そうではない営業ウーマンもいただろうが、彼女達は大抵セクシーな服装をしていて、男性客の場合には、凝ったデザインのブラジャーをシースルーのブラウスで透かし、ミニスカートの奥のショーツを故意に視せたりしていたようだった。
そのせいかどうか、販社グループ全体の成績発表会での上位10名のうち、6、7名は女性で、それもセクシーで、派手なタイプだったように記憶している。
私は営業マン時代、それで何度か厭な想いをしたので、全ての部下に公平であろうとしていたし、私の部下はそれを知っていた。
「でも、一つだけ、特別扱いして貰えませんか?」
澄子が真剣な表情になった。
「何だ?」
「以前から、仕事しないのなら早く結婚しろって母親が見合いを奨めるんです。私、それが厭でこの会社に入ったんですけど、未だ契約が取れてないし、母親が毎日のように煩くてうっとおしいんです」
「それで?」
「母親の貌を視たくないから、課長の部屋に泊めて欲しいんです」
「な、何っ?!」
余りに突拍子もない澄子の申し出に驚く。
「他に頼める人もいないし、初契約が挙がるまでで良いです。
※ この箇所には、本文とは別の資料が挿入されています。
==> flow/design.v (excerpt) <==
module USER_PRJ1 #( parameter pADDR_WIDTH   = 12,
                   parameter pDATA_WIDTH   = 32
                 )
(
  output wire                        awready,
  output wire                        arready,
  output wire                        wready,
  output wire                        rvalid,
  output wire  [(pDATA_WIDTH-1) : 0] rdata,
  input  wire                        awvalid,
  input  wire                [11: 0] awaddr,
  input  wire                        arvalid,
  input  wire                [11: 0] araddr,
  input  wire                        wvalid,
  input  wire  [(pDATA_WIDTH-1) : 0] wdata,
  input  wire                        rready,
  input  wire                        ss_tvalid,
  input  wire  [(pDATA_WIDTH-1) : 0] ss_tdata,
  input  wire                        sm_tready,
  output wire                        ss_tready,
  output wire                        sm_tvalid,
  output wire  [(pDATA_WIDTH-1) : 0] sm_tdata,
  input  wire                        axi_clk,
  input  wire                        axi_reset_n
);
wire [3:0]  tap_WE;
wire        tap_EN;
wire [11:0] tap_A;
wire [31:0] tap_Di, tap_Do;
bram11 tap_ram(
    .clk(axi_clk),
    .we(|tap_WE),
    .re(tap_EN),
    .waddr(tap_A),
    .raddr(tap_A),
    .wdi(tap_Di),
    .rdo(tap_Do)
);
wire [3:0]  data_WE;
wire        data_EN;
wire [11:0] data_A;
wire [31:0] data_Di, data_Do;
bram11 data_ram(
    .clk(axi_clk),
    .we(|data_WE),
    .re(data_EN),
    .waddr(data_A),
    .raddr(data_A),
    .wdi(data_Di),
    .rdo(data_Do)
);
fir inst_fir(
    .awready(awready),
    .wready(wready),
    .awvalid(awvalid),
    .awaddr(awaddr),
    .wvalid(wvalid),
    .wdata(wdata),
    .arready(arready),
    .rready(rready),
    .arvalid(arvalid),
    .araddr(araddr),
    .rvalid(rvalid),
    .rdata(rdata),    
    .ss_tvalid(ss_tvalid), 
    .ss_tdata(ss_tdata), 
    .ss_tlast(1'b0),
  ...
clock: 4.77 ns
lec_check: 0
abc_area: 1
cap_margin: 35
core_margin: 2
core_utilization: 72
cts_cluster_diameter: 53
cts_cluster_size: 10
place_density: 0.4
slew_margin: 20
tns_end_percent: 5
run.sh (not shown) runs the stock make flow with config.mk's settings and CLKGATE_MAP_FILE=.
The starting point reached the layout checks and failed them: negative setup slack.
お願いします」
冗談でも嘘でもないのは、真剣な表情を視たら判る。
酔った勢いでもなさそうだし、想い付きでもないだろう。
恋人の浩美は、私が英会話教材の営業をするようになって帰宅が不規則になったので、逢いたい時は会社に電話をよこすようになっていて、大抵は“S”で待ち合わせて飲み、私の部屋ではなく、何時ものラヴホテルでセックスしていた。
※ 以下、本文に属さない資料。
==> job 7071: inputs <==
==> flow/design.v (excerpt) <==
module alu_top(CLK, OP1, OP2, OPRN, OUT, ZERO);
	input CLK;
	input [31:0] OP1;
	input [31:0] OP2;
	input [5:0] OPRN;
	output [31:0] OUT;
	output ZERO;
	reg [31:0] op1_q, op2_q;
	reg [5:0] oprn_q;
	reg [31:0] out_q;
	reg zero_q;
	wire [31:0] alu_out;
	wire alu_zero;
	ALU alu_inst(alu_out, alu_zero, op1_q, op2_q, oprn_q);
	always @(posedge CLK) begin
		op1_q <= OP1;
		op2_q <= OP2;
		oprn_q <= OPRN;
		out_q <= alu_out;
		zero_q <= alu_zero;
	end
	assign OUT = out_q;
	assign ZERO = zero_q;
endmodule
Settings: LEC_CHECK=0, ABC_AREA=1, CAP_MARGIN=20, CORE_MARGIN=2, CORE_UTILIZATION=48, CTS_CLUSTER_DIAMETER=354, CTS_CLUSTER_SIZE=100, MAX_ROUTING_LAYER=met4, SLEW_MARGIN=20, TNS_END_PERCENT=15; clock period 29.5 ns.
run.sh (not shown) runs the stock make flow with config.mk's settings and CLKGATE_MAP_FILE=.
==> job 5462 (differences from job 7071) <==
Settings changed: ABC_AREA 1 to unset, CORE_UTILIZATION 48 to 58, CTS_CLUSTER_DIAMETER 354 to unset, CTS_CLUSTER_SIZE 100 to unset, MAX_ROUTING_LAYER met4 to unset, SETUP_SLACK_MARGIN set to 4.5, TNS_END_PERCENT 15 to unset.
==> flow/constraint.sdc (replaced) <==
create_clock -name core_clock -period 24.1 [get_ports {CLK}]
set_input_delay 4.8200 -clock core_clock [delete_from_list [all_inputs] [get_ports {CLK}]]
set_output_delay 4.8200 -clock core_clock [all_outputs]
set_load 0.01 [all_outputs]
==> job 271 (differences from job 7071) <==
Settings changed: ABC_AREA 1 to unset, CORE_UTILIZATION 48 to 65, CTS_CLUSTER_DIAMETER 354 to unset, CTS_CLUSTER_SIZE 100 to unset, MAX_ROUTING_LAYER met4 to unset, TNS_END_PERCENT 15 to unset.
==> flow/constraint.sdc (replaced) <==
create_clock -name core_clock -period 24.1 [get_ports {CLK}]
set_input_delay 4.8200 -clock core_clock [delete_from_list [all_inputs] [get_ports {CLK}]]
set_output_delay 4.8200 -clock core_clock [all_outputs]
set_load 0.01 [all_outputs]
==> results <==
Min Tclk post-route: job 5462 29070 ps; job 271 -; job 7071 28740 ps
Min-delay src: job 5462 op2_q[22]$_DFF_P_; job 271 -; job 7071 op2_q[21]$_DFF_P_
Chip area: job 5462 41800 sq um; job 271 37400 sq um; job 7071 51700 sq um
Path depth of the worst reg2reg path: job 5462 77; job 271 -; job 7071 83
Final setup viols: job 5462 7; job 271 -; job 7071 0
Outcome: job 5462 failed layout checks; job 271 aborted with a tool error; job 7071 timing/DRC/antenna clean
Last stage reached: job 5462 -; job 271 global routing; job 7071 -
Violated checks: job 5462 negative setup slack; job 271 -; job 7071 -
Post-synth seq share: job 5462 0.0867; job 271 0.0867; job 7071 0.0845
HPWL after detailed placement: job 5462 73600 um; job 271 78800 um; job 7071 66000 um
Worst reg2reg endpoint: job 5462 zero_q$_DFF_P_; job 271 -; job 7071 zero_q$_DFF_P_
Critical Path Sink Type: job 5462 register; job 271 -; job 7071 register
Net total in the final layout: job 5462 3323; job 271 -; job 7071 3845
Sequential fraction of total cell area: job 5462 0.0754; job 271 -; job 7071 0.0778
Synth top area share: job 5462 0.399; job 271 0.399; job 7071 0.389
Post-synth design cell area: job 5462 23300 sq um; job 271 23300 sq um; job 7071 23900 sq um
Slew of the pin with the lowest slew margin: job 5462 1300 ps; job 271 -; job 7071 1100 ps
Tap cells: job 5462 525; job 271 -; job 7071 664
Clock transition at path regs: job 5462 80 ps; job 271 -; job 7071 80 ps
Post-detailed-route count of antenna-violating nets: job 5462 0; job 271 -; job 7071 0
頻繁に部屋に来ない浩美には、彼女も求めなかったので、スペアキーを持たせていなかったから、休みの日以外は、突然、夜遅く、または朝早くやって来る可能性はほとんどない。
暫くの間は何とかなるか。
「ベッド一つだけで、ソファーもないし、替え布団はないぞ。布団はどうする?」
第一、私の部屋の来客は全て女性で、セックスしに来るのだから、ベッド以外に必要はなかった。
未だ4月の半ば、エアコンはあるが、夜は冷える。
ガスストーブもあるが、危ないので寝る時は消す。
「床で良いです」
「床で寝たりしたら、よけいに疲れるだけだ。それに、おれは、部屋では真冬でも裸族だ」
未だ、澄子とセックスしたいとは想っていなかったし、澄子が私とセックスするとは想えなかったので、そう言えば澄子が諦めるだろうとも感じた。
優依と、西新宿のマンションで生活し始めた頃から部屋では全裸で過ごし、別れてからも、独りの時でも全裸の方が解放感があって癖になっていた。